- **How to complete this task**:
Copy out exactly the lines from the start of the data to the line containing "logic [NIN-1:0] edge_det;". Include both.

- **The input**:
+ + + + +

File: src/rtl/io_misc_gpio_if.sv
// Wishbone interface shared by the io_* peripheral slaves.
// dat_m is driven by the master and dat_s by the slave.
interface if_wb;
    logic        cyc;
    logic        stb;
    logic        we;
    logic [31:0] adr;
    logic [31:0] dat_m;
    logic [31:0] dat_s;
    logic        ack;
    logic        stall;

    modport slave (
        input  cyc,
        input  stb,
        input  we,
        input  adr,
        input  dat_m,
        output dat_s,
        output ack,
        output stall
    );

    modport master (
        output cyc,
        output stb,
        output we,
        output adr,
        output dat_m,
        input  dat_s,
        input  ack,
        input  stall
    );
endinterface

File: src/rtl/io_misc_gpio.sv
// io_misc_gpio: Wishbone misc I/O slave with an LED register, synchronised
// general inputs with edge-detect interrupts, the boot_time value and a
// free-running cycle counter.
module io_misc_gpio #(
    parameter int unsigned NLED        = 1,
    parameter int unsigned NIN         = 8,
    parameter int unsigned SYNC_STAGES = 2
) (
    input  logic            clk_i,
    input  logic            rst_ni,
    if_wb.slave             bus,
    output logic [NLED-1:0] led,
    input  logic [NIN-1:0]  gpio_in,
    input  logic [32:0]     boot_time,
    output logic            irq
);

    typedef enum logic [1:0] {
        S_IDLE = 2'd0,
        S_BUSY = 2'd1,
        S_DONE = 2'd2
    } state_t;

    // Register indices decoded from bus.adr[4:2]
    localparam logic [2:0] A_LED      = 3'd0;
    localparam logic [2:0] A_IN       = 3'd1;
    localparam logic [2:0] A_STATUS   = 3'd2;
    localparam logic [2:0] A_ENABLE   = 3'd3;
    localparam logic [2:0] A_POL      = 3'd4;
    localparam logic [2:0] A_BOOT_LO  = 3'd5;
    localparam logic [2:0] A_BOOT_HI  = 3'd6;
    localparam logic [2:0] A_CYCLES   = 3'd7;

    state_t state;
    state_t state_nxt;

    logic [31:0] result;
    logic [31:0] rd_data;
    logic [31:0] cycles;

    logic [SYNC_STAGES-1:0][NIN-1:0] sync_q;
    logic [NIN-1:0] in_sync;
    logic [NIN-1:0] prev_q;
    logic [NIN-1:0] rise;
    logic [NIN-1:0] fall;
    logic [NIN-1:0] edge_det;
    logic [NIN-1:0] w1c_clr;

    logic [NIN-1:0] irq_status;
    logic [NIN-1:0] irq_enable;
    logic [NIN-1:0] edge_pol;

    logic       access;
    logic       wr_access;
    logic [2:0] reg_sel;
    logic       unused_bits;

    assign access    = (state == S_BUSY);
    assign wr_access = access & bus.we;
    assign reg_sel   = bus.adr[4:2];
    assign in_sync   = sync_q[SYNC_STAGES-1];

    // Address/data bits outside the decoded fields are don't-care
    assign unused_bits = ^{bus.adr, bus.dat_m};

    // Bus state register
    always_ff @(posedge clk_i) begin
        if (!rst_ni) begin
            state <= S_IDLE;
        end else begin
            state <= state_nxt;
        end
    end

    // Bus next-state: accept, perform the access, acknowledge
    always_comb begin
        state_nxt = state;
        unique case (state)
            S_IDLE:  if (bus.cyc && bus.stb) state_nxt = S_BUSY;
            S_BUSY:  state_nxt = S_DONE;
            S_DONE:  state_nxt = S_IDLE;
            default: state_nxt = S_IDLE;
        endcase
    end

    // Bus outputs: ack only in S_DONE, read data held in result
    always_comb begin
        bus.ack   = (state == S_DONE);
        bus.stall = 1'b0;
        bus.dat_s = result;
    end

    // Read multiplexer, zero-extending the narrow registers
    always_comb begin
        rd_data = '0;
        unique case (reg_sel)
            A_LED:     rd_data[NLED-1:0] = led;
            A_IN:      rd_data[NIN-1:0]  = in_sync;
            A_STATUS:  rd_data[NIN-1:0]  = irq_status;
            A_ENABLE:  rd_data[NIN-1:0]  = irq_enable;
            A_POL:     rd_data[NIN-1:0]  = edge_pol;
            A_BOOT_LO: rd_data           = boot_time[31:0];
            A_BOOT_HI: rd_data[0]        = boot_time[32];
            A_CYCLES:  rd_data           = cycles;
            default:   rd_data           = '0;
        endcase
    end

    // Per-bit edge selection and the write-one-to-clear mask
    always_comb begin
        rise     = in_sync & ~prev_q;
        fall     = ~in_sync & prev_q;
        edge_det = (edge_pol & fall) | (~edge_pol & rise);
        w1c_clr  = '0;
        if (wr_access && (reg_sel == A_STATUS)) begin
            w1c_clr = bus.dat_m[NIN-1:0];
        end
    end

    // Input synchroniser chain and previous-sample history
    always_ff @(posedge clk_i) begin
        if (!rst_ni) begin
            sync_q <= '0;
            prev_q <= '0;
        end else begin
            sync_q <= {sync_q[SYNC_STAGES-2:0], gpio_in};
            prev_q <= in_sync;
        end
    end

    // Free-running cycle counter, wraps naturally
    always_ff @(posedge clk_i) begin
        if (!rst_ni) begin
            cycles <= '0;
        end else begin
            cycles <= cycles + 32'd1;
        end
    end

    // Register file: writes and read capture happen on the S_BUSY edge
    always_ff @(posedge clk_i) begin
        if (!rst_ni) begin
            led        <= '0;
            irq_enable <= '0;
            edge_pol   <= '0;
            result     <= '0;
        end else if (access) begin
            if (bus.we) begin
                result <= '0;
                unique case (reg_sel)
                    A_LED:    led        <= bus.dat_m[NLED-1:0];
                    A_ENABLE: irq_enable <= bus.dat_m[NIN-1:0];
                    A_POL:    edge_pol   <= bus.dat_m[NIN-1:0];
                    default:  ;
                endcase
            end else begin
                result <= rd_data;
            end
        end
    end

    // Sticky status: an edge on the same cycle as a clear keeps the bit set
    always_ff @(posedge clk_i) begin
        if (!rst_ni) begin
            irq_status <= '0;
        end else begin
            irq_status <= (irq_status & ~w1c_clr) | edge_det;
        end
    end

    // Registered level interrupt from the enabled status bits
    always_ff @(posedge clk_i) begin
        if (!rst_ni) begin
            irq <= 1'b0;
        end else begin
            irq <= |(irq_status & irq_enable);
        end
    end

endmodule
File: src/flat_wrapper.sv
// flat-port wrapper written by rule: the top's interface ports become plain ports
module io_misc_gpio_flat 
#(
    parameter int unsigned NLED        = 1,
    parameter int unsigned NIN         = 8,
    parameter int unsigned SYNC_STAGES = 2
)
  (clk_i, rst_ni, led, gpio_in, boot_time, irq, bus_cyc, bus_stb, bus_we, bus_adr, bus_dat_m, bus_dat_s, bus_ack, bus_stall);
  if_wb bus_i ();
  input  logic clk_i;
  input  logic rst_ni;
  output logic [NLED-1:0] led;
  input  logic [NIN-1:0] gpio_in;
  input  logic [32:0] boot_time;
  output logic irq;
  input wire logic [$bits(bus_i.cyc)-1:0] bus_cyc;
  input wire logic [$bits(bus_i.stb)-1:0] bus_stb;
  input wire logic [$bits(bus_i.we)-1:0] bus_we;
  input wire logic [$bits(bus_i.adr)-1:0] bus_adr;
  input wire logic [$bits(bus_i.dat_m)-1:0] bus_dat_m;
  output wire logic [$bits(bus_i.dat_s)-1:0] bus_dat_s;
  output wire logic [$bits(bus_i.ack)-1:0] bus_ack;
  output wire logic [$bits(bus_i.stall)-1:0] bus_stall;
  assign bus_i.cyc = bus_cyc;
  assign bus_i.stb = bus_stb;
  assign bus_i.we = bus_we;
  assign bus_i.adr = bus_adr;
  assign bus_i.dat_m = bus_dat_m;
  assign bus_dat_s = bus_i.dat_s;
  assign bus_ack = bus_i.ack;
  assign bus_stall = bus_i.stall;
  io_misc_gpio #(.NLED(NLED), .NIN(NIN), .SYNC_STAGES(SYNC_STAGES)) u_core (.clk_i(clk_i), .rst_ni(rst_ni), .bus(bus_i), .led(led), .gpio_in(gpio_in), .boot_time(boot_time), .irq(irq));
endmodule
File: config.mk
export PLATFORM = sky130hd
export DESIGN_NAME = io_misc_gpio_flat
export DESIGN_NICKNAME = d
export VERILOG_FILES = /design/src/rtl/io_misc_gpio_if.sv /design/src/rtl/io_misc_gpio.sv /design/src/flat_wrapper.sv
export SDC_FILE = /design/constraint.sdc
export NUM_CORES = 1
export LEC_CHECK = 0
export BUFFER_PORTS_ARGS = -buffer_cell sky130_fd_sc_hd__buf_2
export CAP_MARGIN = 30
export CORE_MARGIN = 4
export CORE_UTILIZATION = 45
export CTS_CLUSTER_DIAMETER = 40
export DETAILED_ROUTE_END_ITERATION = 16
export PLACE_DENSITY = 0.71
export SETUP_SLACK_MARGIN = 0.1
export SLEW_MARGIN = 20
export SYNTH_ARGS = -nofsm -noshare
export SYNTH_HDL_FRONTEND = slang
export SYNTH_SLANG_ARGS = --single-unit
File: constraint.sdc
create_clock -name clk_i -period 2.4 [get_ports clk_i]
set_input_delay 0.12 -clock clk_i [delete_from_list [all_inputs] [get_ports clk_i]]
set_output_delay 0.12 -clock clk_i [all_outputs]
set_load 0.02 [all_outputs]
Word level (Yosys, flattened, before mapping)
Cells that the tools add are included.
{"block": "totals", "register_bits": 116, "latch_bits": 0, "ramBits": 0, "mem_bits_ro": 0, "in_bits": 110, "out_inout_bits": 36, "word_cells": 50, "mem_count": 0}
{"block": "op_classes", "add_sub_neg": 1, "multipliers": 0, "div_mod_pow": 0, "order_cmp": 0, "n_eq_ne": 10, "n_shift": 0, "muxes": 7, "bitwise": 13, "n_reduce_logical": 8}
{"cell": "$and 8x8->8", "n": 6}
{"cell": "$pmux 24 s2", "n": 1}
{"cell": "$pmux 7 s6", "n": 1}
{"cell": "$add 32x1->32 const B", "n": 1}
{"cell": "$mux 32", "n": 1}
{"cell": "$not 8->8", "n": 4}
{"cell": "$or 8x8->8", "n": 2}
{"cell": "$eq 3x3->1 const B", "n": 4}
{"cell": "$reduce_and 3->1", "n": 3}
{"cell": "$mux 8", "n": 1}
{"cell": "$pmux 1 s8", "n": 1}
{"cell": "$reduce_or 8->1", "n": 1}
{"cell": "$eq 3x2->1 const B", "n": 2}
{"cell": "$pmux 2 s2", "n": 1}
{"cell": "$eq 3x1->1 const B", "n": 1}
{"cell": "$logic_not 3->1", "n": 1}
{"cell": "$eq 2x1->1 const B", "n": 1}
{"cell": "$eq 2x2->1 const B", "n": 1}
{"cell": "$logic_and 1x1->1", "n": 2}
{"cell": "$logic_not 2->1", "n": 1}
{"cell": "$mux 2", "n": 1}
{"cell": "$ne 2x1->1 const B", "n": 1}
{"cell": "$and 1x1->1", "n": 1}

Depth between registers and ports, before layout
Gate-level depths: netlist of run 1.
{"block": "logic_depth", "word_depth": 7, "depth_mapped": 7, "depth_no_buf": 5}

Worst setup path before layout of run 1
OpenSTA, ideal clock, no wires.
{"block": "synth_timing", "kind": "reg-to-reg", "start": "register u_core.cycles[0]", "end": "register u_core.cycles[28]", "setup_ns": 0.071, "arrival_ns": 1.934, "t_required_ns": 2.329, "path_slack_ns": 0.396, "stages_incl_launch_ff": 7, "path_buffers": 1, "period_less_slack_ns": 2.004, "path_cell_list": "dfxtp_1 -> ha_1 -> nand3_1 -> or4_4 -> buf_6 -> or4_1 -> a21oi_1"}
{"block": "synth_between", "elab_chain_cells": 1}
{"item": "start: declaration", "line_no": "io_misc_gpio.sv:39", "rtl": "logic [31:0] cycles;"}
{"item": "start signal: assignment", "line_no": "io_misc_gpio.sv:136", "rtl": "cycles <= cycles + 32'd1;"}
{"item": "$add 32x1->32", "line_no": "io_misc_gpio.sv:136"}
Every way passes these cells.
A chain may end at the register's enable or synchronous reset.

Worst setup path in the final report of run 1
{"block": "layout_timing", "start": "register u_core.cycles[0]", "end": "register u_core.cycles[22]"}
Same word-level chain as after synthesis.

==> results.ini, run 1 <==
[die]
fp.dieH_um = 114
rows = 38
dieArea_um2 = 13000
core_um2 = 10900
ioPinCount = 146
dieWidth_um = 114
initial_core_util_pct = 46.2

[critical_path]
path_class = register to register
slowest_delay_ns = 0.59
critical_path.cell_chain = ha_1 -> nand3_1 -> or4_4 -> or4_1 -> a21oi_1
crit_required_ns = 2.74
crit_arrival_ns = 2.52
reg2reg_depth = 5
setup.worst_path.start_class = register
r2r-start = u_core.cycles[0]$_SDFF_PN0_
crit_fanout = 12
cp_num_buf_inv = 0
cp_top_family = simple AND/OR/NAND/NOR gates
endpoint_kind = register
r2r_end = u_core.cycles[22]$_SDFF_PN0_
critPathSlowestCell = or4_4
rrSetupSlack_ns = 0.21

[detailed_routing]
drt_pre_antenna_iters = 5
drtIter0Drc = 323
vias = 4575
wl_um = 12900
vias_per_cell = 5.59
detail-route-antenna-nets = 0
drc = 0
avgRoutedWirePerCell_um = 15.8

[synthesis]
synthFlopType = dfxtp_1
synth_common_cells = dfxtp_1 (116), nor2_1 (64), nand2_1 (36)
synth.most_common_cell = dfxtp_1
synth_cells = 558
synth.cell_area_um2 = 5050
yosysTopAreaCell = dfxtp_1
synth-edff-count = 0
synth-async-reset-ratio_pct = 0
yosysSeqAreaShare_pct = 45.9
synthTopCellsByArea = dfxtp_1 (46%), mux2i_1 (5.5%), nor2_1 (4.8%)
synth_nets = 669
syn_avg_cell_area_um2 = 9.06
synth_cell_type_count = 52
synth_top_area_share_pct = 45.9
ys_seq_elements = 116
ys_warn_count = 0

[finish]
drive_gt1_share_pct = 21.8
area_growth_syn_to_layout_pct = 26.2
finalNonFillerCells = 819
n_antenna_cell = 0
final_nets = 777

[global_routing]
grt_pass1_vias = 4329
grt_pass1_wl_um = 21200
grt_max_degree = 57
grt.total_usage_pct = 20.6
grt_antenna_before_repair = 0
overflow = 0

[timing]
max_freq_mhz = 457
relSlewSlack_pct = 53.8
tns_ns = 0
slew_viol_final = 0
rsz0062_at_grt = no
hold_slack_ns = 0.0862
fin_crit_sh_pct = 91.2
tightestPinTransition_ns = 0.691
min_period_ns = 2.19
finalSetupViolCount = 0
clock_skew_ns = 0.00822
setup_ws_ns = 0.212
hold_violations = 0

[placed_design]
hpwl_um = 8830
gp_congestion = 0.844
port_buffers = 91
dp_slack_ns = 0.235
placedCellCount = 769

[clocking]
cts_made_buffers = 17
cts_root_buffer = clkbuf_16
clock_path_buffers = 2
numClockSinks = 116
cts_tree = built
post_cts_resized = 0
clk_latency_ns = 0.41
h-tree-depth = 4
clk_pin_slew_worst_paths_ns = 0.05

[power]
total_power_uw = 4520
power_density_nw_per_um2 = 708
max-vdd-ir-drop_uv = 548
p_leak_uw = 0.00252

[min_path]
hold_depth = 4
whs_endpoint = u_core.bus.dat_s[17]$_SDFFE_PN0N_
min_from = boot_time[17]
hold_class = input pin to register

[run_status]
status = finished clean

[flow_run]
drv_cap = 0

-- metrics by stage --
stage	instance area, um2	utilization, %
floorplan	5050	-
global placement	5660	51.8
detailed placement	5660	51.8
CTS	6380	58.4
global route	6380	58.4
finish	6380	58.4
-- worst reg2reg max path: stages, from the launching register on --
cell and delay (ns):
dfxtp_1 0.42, ha_1 0.23, nand3_1 0.17, or4_4 0.59
or4_1 0.53, a21oi_1 0.17
-- report_power, final --
group / internal [uW] / switching (uW)
combinational: 120 / 138
clock: 1430 / 844
sequential: 1960 / 24.3
total: 3510 / 1010
-- kinds of logic after synthesis --
kind of cell	Yosys count	share of synthesized area, %
compound gates	141	19.7
xor+xnor	13	2.25
buf+inv	45	3.61
simple gates	213	22.6
other cells	1	0.0742
flops	116	45.9
mux	28	5.54
fa+ha+maj	1	0.247
-- how the worst max path moves through the flow --
| stage | startpoint | to | slack, ns | cells past startpoint |
|---|---|---|---|---|
| after global routing | u_core.cycles[0]$_SDFF_PN0_ | u_core.cycles[22]$_SDFF_PN0_ | 0.11 | 5 |
| after floorplan | u_core.cycles[0]$_SDFF_PN0_ | u_core.cycles[28]$_SDFF_PN0_ | 0.40 | 6 |
| final | u_core.cycles[0]$_SDFF_PN0_ | u_core.cycles[22]$_SDFF_PN0_ | 0.21 | 5 |
| after CTS | u_core.cycles[1]$_SDFF_PN0_ | u_core.cycles[22]$_SDFF_PN0_ | 0.20 | 5 |
| after global placement | u_core.cycles[1]$_SDFF_PN0_ | u_core.cycles[24]$_SDFF_PN0_ | 0.29 | 5 |
| after detailed placement | u_core.cycles[1]$_SDFF_PN0_ | u_core.cycles[24]$_SDFF_PN0_ | 0.24 | 5 |
-- registers in the layout (all words and copies together), names as in the netlist --
| register | count |
|---|---|
| u_core.bus.dat_s | 32 |
| u_core.prev_q | 8 |
| u_core.irq | 1 |
| u_core.in_sync | 8 |
| u_core.sync_q | 8 |
| u_core.cycles | 32 |
| u_core.irq_enable | 8 |
| u_core.irq_status | 8 |
| u_core.led | 1 |
| u_core.state | 2 |
| u_core.edge_pol | 8 |
-- what timing repair did --
action	CTS	global route
hold buffers	18	0
setup endpoints to repair	0	0
hold endpoints to repair	24	0
buffers inserted	0	0
-- cell usage in the layout, fill, tap and decap left out, types with 6 or more instances in the layout --
cell / instances
dfxtp_1: 116
buf_2: 91
nor2_1: 64
nand2_1: 36
a22oi_1: 29
and2_1: 28
mux2i_1: 28
a21oi_1: 23
o21ai_0: 23
a2bb2oi_1: 22
dlygate4sd3_1: 18
buf_4: 18
clkbuf_16: 17
nand3b_1: 14
nand3_1: 13
or4_1: 11
a21boi_0: 8
o31ai_1: 8
clkinv_2: 8
a221oi_1: 7
o21a_1: 7
nand4_1: 7
xor2_1: 7
inv_1: 6
xnor2_1: 6
-- area by class of cell --
class	instances	area [um2]
clock buffers	21	450
clock inverters	11	86.3
fillers	948	4550
inverters	7	26.3
multi-input cells	397	2550
flip-flops and latches	116	2320
well taps	140	175
repair buffers	127	771
-- layer usage --
metal  track usage (%)  wire (um)  vias to the layer above
met4              8.39        173                        0
met2              32.6       6220                      132
met3              5.73        758                       14
met1              26.5       5790                     2176
li1                  -          -                     2253
met5                 0          0                        -
(Power assumes the default switching activity.)
==> inputs of run 2 (changes only) <==
- ABC_AREA: default -> 1
- BUFFER_PORTS_ARGS: -buffer_cell sky130_fd_sc_hd__buf_2 -> -buffer_cell sky130_fd_sc_hd__buf_4
- PLACE_DENSITY: 0.71 -> 0.7
==> run 2 against run 1 <==
  * Critical endpoint is now u_core.cycles[18]$_SDFF_PN0_
  * Register-to-register slack better by 0.50 ns
  * Clock power rose by 8%
  * Sequential power is essentially flat
  * Die area rose by 8.4%
  * Largest cell class unchanged
==> results.ini, run 2 <==
[run_status]
status = finished clean

[timing]
tns_ns = 0  ; unchanged
slew_viol_final = 0  ; unchanged
finalSetupViolCount = 0  ; unchanged
setup_ws_ns = 0.710  ; +0.497 ns
rsz0062_at_grt = no
hold_violations = 0  ; unchanged
clock_skew_ns = 0.00809  ; -0.000132 ns
tightestPinTransition_ns = 0.616  ; -0.0751 ns
relSlewSlack_pct = 58.9  ; +5.1 points
fin_crit_sh_pct = 70.4  ; -21 points
max_freq_mhz = 592  ; +29%
hold_slack_ns = 0.0553  ; -0.0309 ns
min_period_ns = 1.69  ; -0.497 ns

[die]
rows = 40  ; +5.3%
dieWidth_um = 119  ; +4.1%
dieArea_um2 = 14100  ; +8.4%
fp.dieH_um = 119  ; +4.1%
core_um2 = 12000  ; +9.8%
ioPinCount = 146  ; unchanged
initial_core_util_pct = 45.9  ; -0.34 points

[finish]
n_antenna_cell = 0  ; unchanged
final_common_cell = nand2_1
area_growth_syn_to_layout_pct = 27.7
nFillCells = 1140  ; +20%
final_area_um2 = 7040  ; +10%
final_cell_mix = nand2_1 (283), dfxtp_1 (116), nor2_1 (109), buf_4 (100), inv_1 (74)
drive_gt1_share_pct = 17.1  ; -4.7 points
final_nets = 1041  ; +34%

[synthesis]
ys_seq_elements = 116  ; unchanged
synthFlopType = dfxtp_1
synth-edff-count = 0  ; unchanged
yosysSeqAreaShare_pct = 42.1  ; -3.8 points
synth_cell_type_count = 34  ; -35%
synth.most_common_cell = nand2_1
synth_common_cells = nand2_1 (283), dfxtp_1 (116), nor2_1 (109)
synth_nets = 934  ; +40%
synth.cell_area_um2 = 5510  ; +9.0%
synth-async-reset-ratio_pct = 0  ; unchanged
synth_top_area_share_pct = 42.1  ; -3.8 points
yosysTopAreaCell = dfxtp_1
ys_warn_count = 0  ; unchanged
synth_cells = 823  ; +47%
synthTopCellsByArea = dfxtp_1 (42%), nand2_1 (19%), nor2_1 (7.4%)
syn_avg_cell_area_um2 = 6.70  ; -26%

[power]
total_power_uw = 4740  ; +4.9%
power_density_nw_per_um2 = 673  ; -4.9%
max-vdd-ir-drop_uv = 417  ; -24%
p_leak_uw = 0.00293  ; +16%

[min_path]
hold_class = input pin to register

[global_routing]
grt_max_degree = 50  ; -12%
grt_pass1_vias = 4884  ; +13%
overflow = 0  ; unchanged
grt_antenna_before_repair = 0  ; unchanged
grt.total_usage_pct = 21.8  ; +1.2 points
grt_pass1_wl_um = 24600  ; +16%

[detailed_routing]
drc = 0  ; unchanged
avgRoutedWirePerCell_um = 13.9  ; -12%
wl_um = 15100  ; +17%
drt_pre_antenna_iters = 5  ; unchanged
vias_per_cell = 5.10  ; -8.6%
drtIter0Drc = 567  ; +76%
vias = 5564  ; +22%
detail-route-antenna-nets = 0  ; unchanged

[clocking]
cts_made_buffers = 17  ; unchanged
post_cts_buffers = 0  ; unchanged
cts_root_buffer = clkbuf_16
h-tree-depth = 4  ; unchanged
post_cts_resized = 0  ; unchanged
clk_latency_ns = 0.42  ; about the same
cts_tree = built
clk_pin_slew_worst_paths_ns = 0.05  ; about the same
clock_path_buffers = 2  ; unchanged
numClockSinks = 116  ; unchanged

[placed_design]
hpwl_um = 10500  ; +19%
dp_slack_ns = 0.762  ; +0.526 ns
gp_congestion = 0.902  ; +7.0%
dpl_cell_area_um2 = 6290  ; +11%
port_buffers = 91  ; unchanged

[critical_path]
crit_arrival_ns = 2.05  ; -0.47 ns
setup.worst_path.start_class = register
crit_required_ns = 2.76  ; +0.02 ns
endpoint_kind = register
crit_fanout = 4  ; -8
path_class = register to register

[flow_run]
drv_cap = 0  ; unchanged

run 2: cell count changes in the layout (fill, tap and decap cells not counted), sizes merged, moves of 29 or more:
| cell | delta |
|---|---|
| nand2 | +249 |
| inv | +71 |
| nor2 | +50 |
| a21oi | +37 |
| a22oi | -29 |
run 2: cells by family after synthesis:
group,count (synthesis),share of synthesized area [%]
AO/OA/AOI/OAI,126,13.4
XOR/XNOR,3,0.477
adder cells (fa/ha/maj),1,0.227
buffers and inverters,109,8.38
flip-flops,116,42.1
other,1,0.0680
AND/OR/NAND/NOR,467,35.3
run 2: timing repair:
item | in CTS | in global routing
setup endpoints to repair | 0 | 0
hold buffers | 18 | 0
hold endpoints to repair | 25 | 0
run 2: where the power goes:
group          internal (uW)  total [uW]  switching, uW
Sequential              1960        1980           22.3
Combinational            128         298            170
Clock                   1570        2460            885
run 2: per-stage QoR:
stage,utilization (%),cells
after floorplan,-,823
after global placement,52.3,1040
after detailed placement,52.3,1040
after CTS,58.6,1090
after global routing,58.6,1090
final,58.6,1090
run 2: final timing paths:
kind / start / end / slack (ns) / cells after the start
min reg2reg: u_core.sync_q[5]$_SDFF_PN0_ / u_core.in_sync[5]$_SDFF_PN0_ / 0.41 / 2
max reg2reg: u_core.cycles[0]$_SDFF_PN0_ / u_core.cycles[18]$_SDFF_PN0_ / 0.71 / 9
max: u_core.cycles[0]$_SDFF_PN0_ / u_core.cycles[18]$_SDFF_PN0_ / 0.71 / 9
min: boot_time[25] / u_core.bus.dat_s[25]$_SDFFE_PN0N_ / 0.06 / 5
run 2: critical path: stages, from the launching register on:
cell,delay [ns]
dfxtp_1,0.38
ha_1,0.20
nand2_1,0.08
inv_1,0.11
nand3_1,0.17
nor2_1,0.27
nand3_1,0.19
nand2_1,0.09
nand2_1,0.05
nor2_1,0.09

+ + + + +

- **Reply**:
File: src/rtl/io_misc_gpio_if.sv
// Wishbone interface shared by the io_* peripheral slaves.
// dat_m is driven by the master and dat_s by the slave.
interface if_wb;
    logic        cyc;
    logic        stb;
    logic        we;
    logic [31:0] adr;
    logic [31:0] dat_m;
    logic [31:0] dat_s;
    logic        ack;
    logic        stall;

    modport slave (
        input  cyc,
        input  stb,
        input  we,
        input  adr,
        input  dat_m,
        output dat_s,
        output ack,
        output stall
    );

    modport master (
        output cyc,
        output stb,
        output we,
        output adr,
        output dat_m,
        input  dat_s,
        input  ack,
        input  stall
    );
endinterface

File: src/rtl/io_misc_gpio.sv
// io_misc_gpio: Wishbone misc I/O slave with an LED register, synchronised
// general inputs with edge-detect interrupts, the boot_time value and a
// free-running cycle counter.
module io_misc_gpio #(
    parameter int unsigned NLED        = 1,
    parameter int unsigned NIN         = 8,
    parameter int unsigned SYNC_STAGES = 2
) (
    input  logic            clk_i,
    input  logic            rst_ni,
    if_wb.slave             bus,
    output logic [NLED-1:0] led,
    input  logic [NIN-1:0]  gpio_in,
    input  logic [32:0]     boot_time,
    output logic            irq
);

    typedef enum logic [1:0] {
        S_IDLE = 2'd0,
        S_BUSY = 2'd1,
        S_DONE = 2'd2
    } state_t;

    // Register indices decoded from bus.adr[4:2]
    localparam logic [2:0] A_LED      = 3'd0;
    localparam logic [2:0] A_IN       = 3'd1;
    localparam logic [2:0] A_STATUS   = 3'd2;
    localparam logic [2:0] A_ENABLE   = 3'd3;
    localparam logic [2:0] A_POL      = 3'd4;
    localparam logic [2:0] A_BOOT_LO  = 3'd5;
    localparam logic [2:0] A_BOOT_HI  = 3'd6;
    localparam logic [2:0] A_CYCLES   = 3'd7;

    state_t state;
    state_t state_nxt;

    logic [31:0] result;
    logic [31:0] rd_data;
    logic [31:0] cycles;

    logic [SYNC_STAGES-1:0][NIN-1:0] sync_q;
    logic [NIN-1:0] in_sync;
    logic [NIN-1:0] prev_q;
    logic [NIN-1:0] rise;
    logic [NIN-1:0] fall;
    logic [NIN-1:0] edge_det;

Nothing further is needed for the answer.